──────── Available data ────────

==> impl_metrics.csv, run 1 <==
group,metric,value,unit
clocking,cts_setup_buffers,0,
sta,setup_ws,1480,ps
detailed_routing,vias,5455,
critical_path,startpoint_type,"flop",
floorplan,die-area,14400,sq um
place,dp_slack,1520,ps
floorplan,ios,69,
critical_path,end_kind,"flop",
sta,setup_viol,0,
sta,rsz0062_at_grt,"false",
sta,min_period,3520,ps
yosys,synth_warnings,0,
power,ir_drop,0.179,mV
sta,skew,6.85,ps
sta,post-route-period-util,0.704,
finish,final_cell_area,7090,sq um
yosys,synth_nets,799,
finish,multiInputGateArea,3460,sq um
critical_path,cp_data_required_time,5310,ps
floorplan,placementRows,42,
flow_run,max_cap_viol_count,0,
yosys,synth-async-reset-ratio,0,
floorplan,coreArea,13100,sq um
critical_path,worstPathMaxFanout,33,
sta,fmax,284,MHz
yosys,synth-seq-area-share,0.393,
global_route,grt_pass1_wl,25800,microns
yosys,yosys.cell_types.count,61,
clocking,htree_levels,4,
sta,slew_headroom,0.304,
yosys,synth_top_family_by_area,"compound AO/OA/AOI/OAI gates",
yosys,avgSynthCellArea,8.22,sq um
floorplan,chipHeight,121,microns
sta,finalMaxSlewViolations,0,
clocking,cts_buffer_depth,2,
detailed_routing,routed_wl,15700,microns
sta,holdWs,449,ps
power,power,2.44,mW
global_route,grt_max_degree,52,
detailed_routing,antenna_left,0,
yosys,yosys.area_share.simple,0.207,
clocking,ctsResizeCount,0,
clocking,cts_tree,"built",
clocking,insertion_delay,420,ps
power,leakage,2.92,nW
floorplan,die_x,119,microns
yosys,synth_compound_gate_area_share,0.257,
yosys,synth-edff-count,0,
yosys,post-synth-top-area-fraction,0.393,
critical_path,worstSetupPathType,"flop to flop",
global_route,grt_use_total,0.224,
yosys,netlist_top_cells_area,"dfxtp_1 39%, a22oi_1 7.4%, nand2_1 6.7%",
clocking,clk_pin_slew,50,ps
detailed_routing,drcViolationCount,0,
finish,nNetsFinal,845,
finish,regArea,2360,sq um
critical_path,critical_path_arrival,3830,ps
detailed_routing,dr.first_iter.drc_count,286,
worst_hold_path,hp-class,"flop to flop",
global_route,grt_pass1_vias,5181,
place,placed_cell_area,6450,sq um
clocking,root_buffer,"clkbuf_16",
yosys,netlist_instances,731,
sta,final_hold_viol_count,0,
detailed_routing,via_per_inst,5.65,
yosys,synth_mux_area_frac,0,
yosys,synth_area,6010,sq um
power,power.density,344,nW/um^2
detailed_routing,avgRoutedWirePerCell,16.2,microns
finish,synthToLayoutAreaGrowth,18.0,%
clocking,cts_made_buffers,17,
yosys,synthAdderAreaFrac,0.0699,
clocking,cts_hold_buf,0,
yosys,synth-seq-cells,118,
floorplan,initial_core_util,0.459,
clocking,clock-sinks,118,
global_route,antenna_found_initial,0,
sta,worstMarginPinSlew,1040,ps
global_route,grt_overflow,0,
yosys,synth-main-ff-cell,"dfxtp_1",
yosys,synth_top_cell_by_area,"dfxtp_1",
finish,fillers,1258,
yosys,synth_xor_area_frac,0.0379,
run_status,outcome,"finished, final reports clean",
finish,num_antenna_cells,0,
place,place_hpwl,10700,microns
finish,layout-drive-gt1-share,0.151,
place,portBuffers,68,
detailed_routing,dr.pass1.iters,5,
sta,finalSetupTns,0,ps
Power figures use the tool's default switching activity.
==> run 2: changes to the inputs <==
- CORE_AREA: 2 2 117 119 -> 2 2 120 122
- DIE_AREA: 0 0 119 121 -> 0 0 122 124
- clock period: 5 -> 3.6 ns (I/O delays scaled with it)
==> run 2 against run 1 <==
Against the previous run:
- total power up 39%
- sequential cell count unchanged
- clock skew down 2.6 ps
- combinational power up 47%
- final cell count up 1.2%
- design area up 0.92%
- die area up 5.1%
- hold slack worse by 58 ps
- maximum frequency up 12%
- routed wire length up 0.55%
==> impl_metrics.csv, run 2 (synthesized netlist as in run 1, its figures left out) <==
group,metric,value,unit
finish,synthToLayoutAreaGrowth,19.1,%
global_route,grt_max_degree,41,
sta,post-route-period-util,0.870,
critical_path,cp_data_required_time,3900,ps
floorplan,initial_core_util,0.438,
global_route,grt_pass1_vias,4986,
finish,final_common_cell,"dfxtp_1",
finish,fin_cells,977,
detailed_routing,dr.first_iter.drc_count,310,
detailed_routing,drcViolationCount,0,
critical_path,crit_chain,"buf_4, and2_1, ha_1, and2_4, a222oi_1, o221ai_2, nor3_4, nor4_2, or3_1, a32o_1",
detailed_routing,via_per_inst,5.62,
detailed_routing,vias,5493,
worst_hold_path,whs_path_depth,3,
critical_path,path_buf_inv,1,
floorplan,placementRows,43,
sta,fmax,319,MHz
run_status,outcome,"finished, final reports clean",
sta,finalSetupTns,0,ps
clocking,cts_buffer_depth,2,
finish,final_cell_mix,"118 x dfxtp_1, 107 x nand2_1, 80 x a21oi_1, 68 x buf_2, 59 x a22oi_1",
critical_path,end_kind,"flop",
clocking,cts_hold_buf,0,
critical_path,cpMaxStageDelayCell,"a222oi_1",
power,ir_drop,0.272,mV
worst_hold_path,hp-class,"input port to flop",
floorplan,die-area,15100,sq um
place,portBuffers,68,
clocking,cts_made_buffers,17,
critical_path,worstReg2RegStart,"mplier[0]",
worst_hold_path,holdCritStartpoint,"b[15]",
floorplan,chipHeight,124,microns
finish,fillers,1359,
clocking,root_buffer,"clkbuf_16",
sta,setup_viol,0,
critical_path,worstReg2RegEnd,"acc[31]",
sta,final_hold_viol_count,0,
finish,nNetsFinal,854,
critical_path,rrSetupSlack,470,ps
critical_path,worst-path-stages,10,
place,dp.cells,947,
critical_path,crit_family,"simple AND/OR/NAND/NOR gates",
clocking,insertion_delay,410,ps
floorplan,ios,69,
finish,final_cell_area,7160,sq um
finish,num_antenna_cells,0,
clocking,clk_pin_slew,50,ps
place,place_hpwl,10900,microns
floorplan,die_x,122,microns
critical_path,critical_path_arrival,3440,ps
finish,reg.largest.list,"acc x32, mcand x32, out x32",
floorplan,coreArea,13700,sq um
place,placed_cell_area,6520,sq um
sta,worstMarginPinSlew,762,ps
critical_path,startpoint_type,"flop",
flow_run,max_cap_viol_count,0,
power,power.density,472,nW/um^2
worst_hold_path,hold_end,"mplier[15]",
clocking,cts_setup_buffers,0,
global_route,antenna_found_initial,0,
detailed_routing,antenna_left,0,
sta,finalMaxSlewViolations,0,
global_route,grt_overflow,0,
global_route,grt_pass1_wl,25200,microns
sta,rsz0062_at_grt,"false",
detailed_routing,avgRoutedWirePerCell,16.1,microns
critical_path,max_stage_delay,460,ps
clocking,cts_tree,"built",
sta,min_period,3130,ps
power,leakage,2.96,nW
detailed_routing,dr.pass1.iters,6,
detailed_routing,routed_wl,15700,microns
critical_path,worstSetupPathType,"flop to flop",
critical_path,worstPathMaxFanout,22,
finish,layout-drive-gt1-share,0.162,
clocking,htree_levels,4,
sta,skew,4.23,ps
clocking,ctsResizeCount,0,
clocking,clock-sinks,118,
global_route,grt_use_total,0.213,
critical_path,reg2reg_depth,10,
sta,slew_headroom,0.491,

────────

Output the listing above in its entirety, exactly as given.

==> impl_metrics.csv, run 1 <==
group,metric,value,unit
clocking,cts_setup_buffers,0,
sta,setup_ws,1480,ps
detailed_routing,vias,5455,
critical_path,startpoint_type,"flop",
floorplan,die-area,14400,sq um
place,dp_slack,1520,ps
floorplan,ios,69,
critical_path,end_kind,"flop",
sta,setup_viol,0,
sta,rsz0062_at_grt,"false",
sta,min_period,3520,ps
yosys,synth_warnings,0,
power,ir_drop,0.179,mV
sta,skew,6.85,ps
sta,post-route-period-util,0.704,
finish,final_cell_area,7090,sq um
yosys,synth_nets,799,
finish,multiInputGateArea,3460,sq um
critical_path,cp_data_required_time,5310,ps
floorplan,placementRows,42,
flow_run,max_cap_viol_count,0,
yosys,synth-async-reset-ratio,0,
floorplan,coreArea,13100,sq um
critical_path,worstPathMaxFanout,33,
sta,fmax,284,MHz
yosys,synth-seq-area-share,0.393,
global_route,grt_pass1_wl,25800,microns
yosys,yosys.cell_types.count,61,
clocking,htree_levels,4,
sta,slew_headroom,0.304,
yosys,synth_top_family_by_area,"compound AO/OA/AOI/OAI gates",
yosys,avgSynthCellArea,8.22,sq um
floorplan,chipHeight,121,microns
sta,finalMaxSlewViolations,0,
clocking,cts_buffer_depth,2,
detailed_routing,routed_wl,15700,microns
sta,holdWs,449,ps
power,power,2.44,mW
global_route,grt_max_degree,52,
detailed_routing,antenna_left,0,
yosys,yosys.area_share.simple,0.207,
clocking,ctsResizeCount,0,
clocking,cts_tree,"built",
clocking,insertion_delay,420,ps
power,leakage,2.92,nW
floorplan,die_x,119,microns
yosys,synth_compound_gate_area_share,0.257,
yosys,synth-edff-count,0,
yosys,post-synth-top-area-fraction,0.393,
critical_path,worstSetupPathType,"flop to flop",
global_route,grt_use_total,0.224,
yosys,netlist_top_cells_area,"dfxtp_1 39%, a22oi_1 7.4%, nand2_1 6.7%",
clocking,clk_pin_slew,50,ps
detailed_routing,drcViolationCount,0,
finish,nNetsFinal,845,
finish,regArea,2360,sq um
critical_path,critical_path_arrival,3830,ps
detailed_routing,dr.first_iter.drc_count,286,
worst_hold_path,hp-class,"flop to flop",
global_route,grt_pass1_vias,5181,
place,placed_cell_area,6450,sq um
clocking,root_buffer,"clkbuf_16",
yosys,netlist_instances,731,
sta,final_hold_viol_count,0,
detailed_routing,via_per_inst,5.65,
yosys,synth_mux_area_frac,0,
yosys,synth_area,6010,sq um
power,power.density,344,nW/um^2
detailed_routing,avgRoutedWirePerCell,16.2,microns
finish,synthToLayoutAreaGrowth,18.0,%
clocking,cts_made_buffers,17,
yosys,synthAdderAreaFrac,0.0699,
clocking,cts_hold_buf,0,
yosys,synth-seq-cells,118,
floorplan,initial_core_util,0.459,
clocking,clock-sinks,118,
global_route,antenna_found_initial,0,
sta,worstMarginPinSlew,1040,ps
global_route,grt_overflow,0,
yosys,synth-main-ff-cell,"dfxtp_1",
yosys,synth_top_cell_by_area,"dfxtp_1",
finish,fillers,1258,
yosys,synth_xor_area_frac,0.0379,
run_status,outcome,"finished, final reports clean",
finish,num_antenna_cells,0,
place,place_hpwl,10700,microns
finish,layout-drive-gt1-share,0.151,
place,portBuffers,68,
detailed_routing,dr.pass1.iters,5,
sta,finalSetupTns,0,ps
Power figures use the tool's default switching activity.
==> run 2: changes to the inputs <==
- CORE_AREA: 2 2 117 119 -> 2 2 120 122
- DIE_AREA: 0 0 119 121 -> 0 0 122 124
- clock period: 5 -> 3.6 ns (I/O delays scaled with it)
==> run 2 against run 1 <==
Against the previous run:
- total power up 39%
- sequential cell count unchanged
- clock skew down 2.6 ps
- combinational power up 47%
- final cell count up 1.2%
- design area up 0.92%
- die area up 5.1%
- hold slack worse by 58 ps
- maximum frequency up 12%
- routed wire length up 0.55%
==> impl_metrics.csv, run 2 (synthesized netlist as in run 1, its figures left out) <==
group,metric,value,unit
finish,synthToLayoutAreaGrowth,19.1,%
global_route,grt_max_degree,41,
sta,post-route-period-util,0.870,
critical_path,cp_data_required_time,3900,ps
floorplan,initial_core_util,0.438,
global_route,grt_pass1_vias,4986,
finish,final_common_cell,"dfxtp_1",
finish,fin_cells,977,
detailed_routing,dr.first_iter.drc_count,310,
detailed_routing,drcViolationCount,0,
critical_path,crit_chain,"buf_4, and2_1, ha_1, and2_4, a222oi_1, o221ai_2, nor3_4, nor4_2, or3_1, a32o_1",
detailed_routing,via_per_inst,5.62,
detailed_routing,vias,5493,
worst_hold_path,whs_path_depth,3,
critical_path,path_buf_inv,1,
floorplan,placementRows,43,
sta,fmax,319,MHz
run_status,outcome,"finished, final reports clean",
sta,finalSetupTns,0,ps
clocking,cts_buffer_depth,2,
finish,final_cell_mix,"118 x dfxtp_1, 107 x nand2_1, 80 x a21oi_1, 68 x buf_2, 59 x a22oi_1",
critical_path,end_kind,"flop",
clocking,cts_hold_buf,0,
critical_path,cpMaxStageDelayCell,"a222oi_1",
power,ir_drop,0.272,mV
worst_hold_path,hp-class,"input port to flop",
floorplan,die-area,15100,sq um
place,portBuffers,68,
clocking,cts_made_buffers,17,
critical_path,worstReg2RegStart,"mplier[0]",
worst_hold_path,holdCritStartpoint,"b[15]",
floorplan,chipHeight,124,microns
finish,fillers,1359,
clocking,root_buffer,"clkbuf_16",
sta,setup_viol,0,
critical_path,worstReg2RegEnd,"acc[31]",
sta,final_hold_viol_count,0,
finish,nNetsFinal,854,
critical_path,rrSetupSlack,470,ps
critical_path,worst-path-stages,10,
place,dp.cells,947,
critical_path,crit_family,"simple AND/OR/NAND/NOR gates",
clocking,insertion_delay,410,ps
floorplan,ios,69,
finish,final_cell_area,7160,sq um
finish,num_antenna_cells,0,
clocking,clk_pin_slew,50,ps
place,place_hpwl,10900,microns
floorplan,die_x,122,microns
critical_path,critical_path_arrival,3440,ps
finish,reg.largest.list,"acc x32, mcand x32, out x32",
floorplan,coreArea,13700,sq um
place,placed_cell_area,6520,sq um
sta,worstMarginPinSlew,762,ps
critical_path,startpoint_type,"flop",
flow_run,max_cap_viol_count,0,
power,power.density,472,nW/um^2
worst_hold_path,hold_end,"mplier[15]",
clocking,cts_setup_buffers,0,
global_route,antenna_found_initial,0,
detailed_routing,antenna_left,0,
sta,finalMaxSlewViolations,0,
global_route,grt_overflow,0,
global_route,grt_pass1_wl,25200,microns
sta,rsz0062_at_grt,"false",
detailed_routing,avgRoutedWirePerCell,16.1,microns
critical_path,max_stage_delay,460,ps
clocking,cts_tree,"built",
sta,min_period,3130,ps
power,leakage,2.96,nW
detailed_routing,dr.pass1.iters,6,
detailed_routing,routed_wl,15700,microns
critical_path,worstSetupPathType,"flop to flop",
critical_path,worstPathMaxFanout,22,
finish,layout-drive-gt1-share,0.162,
clocking,htree_levels,4,
sta,skew,4.23,ps
clocking,ctsResizeCount,0,
clocking,clock-sinks,118,
global_route,grt_use_total,0.213,
critical_path,reg2reg_depth,10,
sta,slew_headroom,0.491,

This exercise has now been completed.